Colombia’s health workers begin protests weeks before projected coronavirus peak

Colombia’s health organizations announced protests for Tuesday  as the government reportedly failed to make almost 90% of the promised investments to confront the impending peak in coronavirus infections.

According to political news website La Silla Vacia, the government made only $420 million (COP1.5 billion) of the $3.8 billion (COP13.7 trillion) investments promised over the past three months.

Meanwhile, healthcare in the southeast and along the Pacific coast has all but collapsed while hospitals along the Caribbean coast are struggling to keep up with rapidly increasing COVID-19 admissions.

The capital Bogota has been on the brink of declaring an orange alert for days as it also is running out of intensive care units (ICU’s) for adults. The country’s third largest city, Cali, has already declared an orange alert.

Health workers resigning after thee months of hot air

For the third time since declaring a national emergency in mid-March, Health Minister Fernando Ruiz promised a financial injection into the country’s public hospitals and clinics on Monday.

Ruiz’s face mask made it impossible to distinguish if he was joking or being serious.

Leading healthcare organizations lost confidence in the minister weeks ago already while others were infuriated over the weekend after Ruiz accused hospitals of fraud without any evidence.

Health organizations on Monday announced a protest for Tuesday evening after an intensive care worker received a wreath amid increased death threats and aggression against medical personnel.

The government’s failure to keep promises, acts of aggression against health workers, as well as their precarious labor situation have triggered multiple mass resignations in hospitals throughout Colombia for weeks.

Without the endorsement of the leading health organizations, some health workers began organizing a strike for Thursday and threatened to resign massively unless the minister steps down.

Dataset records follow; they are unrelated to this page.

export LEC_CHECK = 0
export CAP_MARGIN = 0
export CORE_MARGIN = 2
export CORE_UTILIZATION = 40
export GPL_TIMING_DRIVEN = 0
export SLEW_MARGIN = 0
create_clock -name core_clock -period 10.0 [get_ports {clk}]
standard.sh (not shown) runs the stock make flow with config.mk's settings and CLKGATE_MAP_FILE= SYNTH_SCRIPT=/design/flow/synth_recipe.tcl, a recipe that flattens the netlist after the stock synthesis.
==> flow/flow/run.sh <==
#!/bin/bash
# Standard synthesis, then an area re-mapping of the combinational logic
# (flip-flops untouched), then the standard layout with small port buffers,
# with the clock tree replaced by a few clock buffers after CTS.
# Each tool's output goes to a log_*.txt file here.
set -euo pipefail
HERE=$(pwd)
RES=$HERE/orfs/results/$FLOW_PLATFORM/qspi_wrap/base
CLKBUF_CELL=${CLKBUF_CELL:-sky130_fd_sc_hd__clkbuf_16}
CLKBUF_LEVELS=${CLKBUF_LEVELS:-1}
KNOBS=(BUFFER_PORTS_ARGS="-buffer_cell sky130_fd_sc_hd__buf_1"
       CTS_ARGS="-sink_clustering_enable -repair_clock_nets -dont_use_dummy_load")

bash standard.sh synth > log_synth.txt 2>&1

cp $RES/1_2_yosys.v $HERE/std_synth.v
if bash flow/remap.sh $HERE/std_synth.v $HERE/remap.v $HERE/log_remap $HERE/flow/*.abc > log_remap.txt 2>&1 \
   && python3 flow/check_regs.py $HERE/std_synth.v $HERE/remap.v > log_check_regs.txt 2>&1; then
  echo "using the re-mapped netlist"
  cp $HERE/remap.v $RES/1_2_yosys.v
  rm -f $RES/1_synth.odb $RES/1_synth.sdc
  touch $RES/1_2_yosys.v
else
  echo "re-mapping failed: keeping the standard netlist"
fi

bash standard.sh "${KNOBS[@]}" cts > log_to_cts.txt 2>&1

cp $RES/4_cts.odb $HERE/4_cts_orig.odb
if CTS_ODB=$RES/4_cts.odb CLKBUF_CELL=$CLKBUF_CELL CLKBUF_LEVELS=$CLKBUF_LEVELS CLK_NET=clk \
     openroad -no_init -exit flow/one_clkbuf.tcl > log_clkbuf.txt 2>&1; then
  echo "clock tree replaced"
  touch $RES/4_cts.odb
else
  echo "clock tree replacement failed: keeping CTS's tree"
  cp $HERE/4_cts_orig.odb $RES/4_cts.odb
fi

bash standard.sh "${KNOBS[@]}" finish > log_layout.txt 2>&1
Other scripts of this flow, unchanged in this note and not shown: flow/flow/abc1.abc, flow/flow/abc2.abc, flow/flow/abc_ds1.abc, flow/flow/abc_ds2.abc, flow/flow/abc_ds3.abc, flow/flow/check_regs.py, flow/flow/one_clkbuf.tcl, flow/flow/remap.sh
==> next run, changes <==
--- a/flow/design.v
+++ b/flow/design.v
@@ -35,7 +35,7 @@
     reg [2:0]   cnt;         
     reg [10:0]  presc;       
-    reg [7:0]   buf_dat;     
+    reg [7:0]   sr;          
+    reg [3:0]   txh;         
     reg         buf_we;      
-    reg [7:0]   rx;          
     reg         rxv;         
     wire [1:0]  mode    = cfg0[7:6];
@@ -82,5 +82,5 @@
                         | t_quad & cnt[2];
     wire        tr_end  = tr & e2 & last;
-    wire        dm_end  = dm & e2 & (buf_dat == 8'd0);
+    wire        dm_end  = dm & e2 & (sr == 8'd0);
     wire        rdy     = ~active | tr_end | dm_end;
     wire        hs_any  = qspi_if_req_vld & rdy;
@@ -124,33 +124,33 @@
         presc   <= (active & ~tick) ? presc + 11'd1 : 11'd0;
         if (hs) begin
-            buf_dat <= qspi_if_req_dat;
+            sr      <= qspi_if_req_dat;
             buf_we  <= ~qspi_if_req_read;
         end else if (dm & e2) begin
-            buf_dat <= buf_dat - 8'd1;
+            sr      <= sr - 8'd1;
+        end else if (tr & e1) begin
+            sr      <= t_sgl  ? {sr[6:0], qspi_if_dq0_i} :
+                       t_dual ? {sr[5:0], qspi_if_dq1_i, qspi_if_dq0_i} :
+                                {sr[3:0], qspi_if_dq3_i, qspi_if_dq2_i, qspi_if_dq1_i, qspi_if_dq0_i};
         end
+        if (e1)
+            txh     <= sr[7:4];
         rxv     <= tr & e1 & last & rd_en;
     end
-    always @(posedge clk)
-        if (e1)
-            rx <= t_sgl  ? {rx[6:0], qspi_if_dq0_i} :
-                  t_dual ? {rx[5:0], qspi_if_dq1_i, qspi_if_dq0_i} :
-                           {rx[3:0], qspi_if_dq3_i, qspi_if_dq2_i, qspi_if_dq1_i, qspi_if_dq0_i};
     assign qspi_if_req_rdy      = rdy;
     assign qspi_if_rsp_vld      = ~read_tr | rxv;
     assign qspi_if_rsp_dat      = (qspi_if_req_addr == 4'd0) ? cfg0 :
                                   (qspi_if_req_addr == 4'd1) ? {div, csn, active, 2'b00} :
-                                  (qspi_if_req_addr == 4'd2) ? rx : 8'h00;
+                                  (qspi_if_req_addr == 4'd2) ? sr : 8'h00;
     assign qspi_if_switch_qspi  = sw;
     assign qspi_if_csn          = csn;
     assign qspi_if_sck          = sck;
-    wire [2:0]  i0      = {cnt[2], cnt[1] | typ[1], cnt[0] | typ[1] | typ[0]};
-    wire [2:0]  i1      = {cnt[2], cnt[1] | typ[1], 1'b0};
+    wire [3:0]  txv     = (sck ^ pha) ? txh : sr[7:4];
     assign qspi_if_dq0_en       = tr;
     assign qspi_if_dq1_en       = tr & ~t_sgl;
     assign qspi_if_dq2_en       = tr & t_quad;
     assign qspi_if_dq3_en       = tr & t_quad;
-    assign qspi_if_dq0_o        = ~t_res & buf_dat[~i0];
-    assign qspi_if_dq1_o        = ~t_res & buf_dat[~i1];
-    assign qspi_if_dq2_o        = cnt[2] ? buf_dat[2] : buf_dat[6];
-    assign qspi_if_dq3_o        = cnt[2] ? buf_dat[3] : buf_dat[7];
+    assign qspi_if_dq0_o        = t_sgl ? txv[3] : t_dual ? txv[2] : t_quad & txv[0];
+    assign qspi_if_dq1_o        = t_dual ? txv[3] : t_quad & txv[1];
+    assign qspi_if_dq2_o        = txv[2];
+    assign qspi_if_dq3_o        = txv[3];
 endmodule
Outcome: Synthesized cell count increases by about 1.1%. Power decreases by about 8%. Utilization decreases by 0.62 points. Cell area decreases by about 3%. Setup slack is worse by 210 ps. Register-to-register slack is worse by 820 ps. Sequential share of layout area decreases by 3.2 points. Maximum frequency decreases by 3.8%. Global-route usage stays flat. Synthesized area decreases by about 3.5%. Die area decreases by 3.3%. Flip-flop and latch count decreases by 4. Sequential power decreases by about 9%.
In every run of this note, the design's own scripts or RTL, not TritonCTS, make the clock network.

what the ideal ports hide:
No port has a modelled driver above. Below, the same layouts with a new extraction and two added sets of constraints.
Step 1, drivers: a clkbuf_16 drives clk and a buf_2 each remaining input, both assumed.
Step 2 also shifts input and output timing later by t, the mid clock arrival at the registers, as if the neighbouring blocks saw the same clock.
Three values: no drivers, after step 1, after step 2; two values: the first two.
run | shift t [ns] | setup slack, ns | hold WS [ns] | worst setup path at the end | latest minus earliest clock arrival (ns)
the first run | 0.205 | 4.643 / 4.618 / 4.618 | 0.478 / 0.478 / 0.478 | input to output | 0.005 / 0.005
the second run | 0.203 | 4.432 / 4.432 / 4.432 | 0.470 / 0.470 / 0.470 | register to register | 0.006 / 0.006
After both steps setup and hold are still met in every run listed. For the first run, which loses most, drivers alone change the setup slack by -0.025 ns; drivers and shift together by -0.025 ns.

Duque optimistic about crisis

President Ivan Duque largely ignored the collapsing healthcare system, the growing numbers of resigning healthcare workers and the accelerating number of deaths in his daily Facebook show.

Instead, the president stressed how laboratories have increased the number of tests from 21 in February to more than 11,000 in June.

Duque also stressed that the total number of deaths in countries like the UK and Spain, where the pandemic struck weeks earlier, was considerably higher than in Colombia.

The president made no mention of his failing attempts to reactivate the economy, which many in the medical community blame for the accelerating infections and the increasingly precarious healthcare crisis.